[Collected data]

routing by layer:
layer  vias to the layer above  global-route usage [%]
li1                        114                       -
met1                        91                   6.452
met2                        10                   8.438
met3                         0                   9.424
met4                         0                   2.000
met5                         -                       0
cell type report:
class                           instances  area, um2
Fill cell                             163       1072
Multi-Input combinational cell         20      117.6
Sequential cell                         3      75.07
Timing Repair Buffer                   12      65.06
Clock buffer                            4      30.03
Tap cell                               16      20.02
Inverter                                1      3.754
--- src/design/sau_div.sv ---
// ----------------------------------------------------------------------------
// sau_div: iterative signed divider
// Restoring division on magnitudes, one quotient bit per cycle, truncating
// toward zero. Quotient is valid while done is high.
// ----------------------------------------------------------------------------
module sau_div (
  input  logic             clk_i,
  input  logic             rst_ni,
  input  sau_pkg::div_req_t req_i,
  output sau_pkg::div_rsp_t rsp_o
);

  localparam int unsigned W      = sau_pkg::DATA_W;
  localparam int unsigned STEP_W = $clog2(W);
  localparam logic [STEP_W-1:0] STEP_LAST = STEP_W'(W - 1);

  logic              busy_q, busy_d;
  logic              done_q, done_d;
  logic [STEP_W-1:0] step_q, step_d;
  logic              neg_q, neg_d;
  logic [W-1:0]      rem_q, rem_d;
  logic [W-1:0]      quo_q, quo_d;
  logic [W-1:0]      dvs_q, dvs_d;
  logic [W:0]        diff;

  // trial subtract of the shifted remainder
  assign diff = {rem_q, quo_q[W-1]} - {1'b0, dvs_q};

  always_comb begin
    busy_d = busy_q;
    done_d = 1'b0;
    step_d = step_q;
    neg_d  = neg_q;
    rem_d  = rem_q;
    quo_d  = quo_q;
    dvs_d  = dvs_q;
    if (req_i.start) begin
      busy_d = 1'b1;
      step_d = '0;
      neg_d  = req_i.dividend[W-1] ^ req_i.divisor[W-1];
      rem_d  = '0;
      quo_d  = req_i.dividend[W-1] ? (~req_i.dividend + 1'b1) : req_i.dividend;
      dvs_d  = req_i.divisor[W-1] ? (~req_i.divisor + 1'b1) : req_i.divisor;
    end else if (busy_q) begin
      if (!diff[W]) begin
        rem_d = diff[W-1:0];
        quo_d = {quo_q[W-2:0], 1'b1};
      end else begin
        rem_d = {rem_q[W-2:0], quo_q[W-1]};
        quo_d = {quo_q[W-2:0], 1'b0};
      end
      step_d = step_q + 1'b1;
      if (step_q == STEP_LAST) begin
        busy_d = 1'b0;
        done_d = 1'b1;
      end
    end
  end

  // control state
  always_ff @(posedge clk_i or negedge rst_ni) begin
    if (!rst_ni) begin
      busy_q <= 1'b0;
      done_q <= 1'b0;
      step_q <= '0;
    end else begin
      busy_q <= busy_d;
      done_q <= done_d;
      step_q <= step_d;
    end
  end

  // datapath
  always_ff @(posedge clk_i) begin
    neg_q <= neg_d;
    rem_q <= rem_d;
    quo_q <= quo_d;
    dvs_q <= dvs_d;
  end

  assign rsp_o.done     = done_q;
  assign rsp_o.quotient = neg_q ? (~quo_q + 1'b1) : quo_q;

endmodule
<file path="src/rtl/mmpx_pkg.sv">
// ============================================================================
// mmpx_pkg
// Shared types and constants for the multiset minimum pair xor block:
// transaction payloads, action and status codes, cell control and link types.
// ============================================================================
package mmpx_pkg;

    localparam int VALUE_W      = 30;
    localparam int ACTION_W     = 2;
    localparam int STATUS_W     = 2;
    localparam int OCC_W        = 9;
    localparam int DEF_CAPACITY = 256;

    typedef enum logic [ACTION_W-1:0] {
        ACT_INSERT = 2'd0,
        ACT_REMOVE = 2'd1,
        ACT_QUERY  = 2'd2,
        ACT_NONE   = 2'd3
    } action_t;

    typedef enum logic [STATUS_W-1:0] {
        STAT_OK     = 2'd0,
        STAT_FULL   = 2'd1,
        STAT_ABSENT = 2'd2,
        STAT_FEW    = 2'd3
    } status_t;

    // input transaction
    typedef struct packed {
        logic [ACTION_W-1:0] action;
        logic [VALUE_W-1:0]  value;
    } cmd_item_t;

    // output transaction
    typedef struct packed {
        logic [VALUE_W-1:0]  min_xor;
        logic [STATUS_W-1:0] status;
        logic [OCC_W-1:0]    occupancy;
    } res_item_t;

    typedef enum logic [1:0] {
        CMD_HOLD,
        CMD_INSERT,
        CMD_REMOVE
    } cell_cmd_t;

    // broadcast from controller to every cell
    typedef struct packed {
        cell_cmd_t          cmd;
        logic [VALUE_W-1:0] value;
    } cell_ctrl_t;

    // what a cell shows its neighbors
    typedef struct packed {
        logic               valid;
        logic               gt;
        logic [VALUE_W-1:0] value;
    } cell_link_t;

    typedef enum logic [1:0] {
        ST_IDLE,
        ST_CMP,
        ST_QWAIT,
        ST_APPLY
    } state_t;

endpackage

</file>
<file path="src/rtl/mmpx_cell.sv">
// ============================================================================
// mmpx_cell
// One slot of the sorted chain: holds a value and a valid bit, compares it
// against the broadcast value, shifts in from a neighbor on insert or remove
// and keeps the xor with its right neighbor for the query tree.
// ============================================================================
module mmpx_cell (
    input  logic                         clk,
    input  logic                         rst_n,
    input  mmpx_pkg::cell_ctrl_t         ctrl,
    input  mmpx_pkg::cell_link_t         prev_link,
    input  mmpx_pkg::cell_link_t         next_link,
    output mmpx_pkg::cell_link_t         link,
    output logic                         match,
    output logic [mmpx_pkg::VALUE_W-1:0] pair_xor
);

    logic [mmpx_pkg::VALUE_W-1:0] val_reg, val_next;
    logic                         valid_reg, valid_next;
    logic                         gt_reg, ge_reg, eq_reg;
    logic [mmpx_pkg::VALUE_W-1:0] xor_reg;

    // shift control per command
    always_comb
    begin
        val_next   = val_reg;
        valid_next = valid_reg;
        unique case (ctrl.cmd)
            mmpx_pkg::CMD_INSERT:
            begin
                if (prev_link.gt)
                    val_next = prev_link.value;
                else if (gt_reg || !valid_reg)
                    val_next = ctrl.value;
                valid_next = valid_reg | prev_link.valid;
            end
            mmpx_pkg::CMD_REMOVE:
            begin
                if (ge_reg)
                    val_next = next_link.value;
                valid_next = next_link.valid;
            end
            default:
            begin
                val_next   = val_reg;
                valid_next = valid_reg;
            end
        endcase
    end

    // stored value, no reset
    always_ff @(posedge clk)
    begin
        val_reg <= val_next;
        xor_reg <= (valid_reg && next_link.valid) ? (val_reg ^ next_link.value)
                                                  : '1;
    end

    // valid bit and compare flags
    always_ff @(posedge clk or negedge rst_n)
    begin
        if (!rst_n)
        begin
            valid_reg <= 1'b0;
            gt_reg    <= 1'b0;
            ge_reg    <= 1'b0;
            eq_reg    <= 1'b0;
        end
        else
        begin
            valid_reg <= valid_next;
            gt_reg    <= valid_reg && (val_reg >  ctrl.value);
            ge_reg    <= valid_reg && (val_reg >= ctrl.value);
            eq_reg    <= valid_reg && (val_reg == ctrl.value);
        end
    end

    assign link.valid = valid_reg;
    assign link.gt    = gt_reg;
    assign link.value = val_reg;
    assign match      = eq_reg;
    assign pair_xor   = xor_reg;

endmodule

</file>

_Problem to work on:_
In the data above, retype exactly and only the lines between the one holding "iterative signed divider" and the one holding "localparam int unsigned STEP_W = $clog2(W);", inclusive.

_Answer to the problem:_
// sau_div: iterative signed divider
// Restoring division on magnitudes, one quotient bit per cycle, truncating
// toward zero. Quotient is valid while done is high.
// ----------------------------------------------------------------------------
module sau_div (
  input  logic             clk_i,
  input  logic             rst_ni,
  input  sau_pkg::div_req_t req_i,
  output sau_pkg::div_rsp_t rsp_o
);

  localparam int unsigned W      = sau_pkg::DATA_W;
  localparam int unsigned STEP_W = $clog2(W);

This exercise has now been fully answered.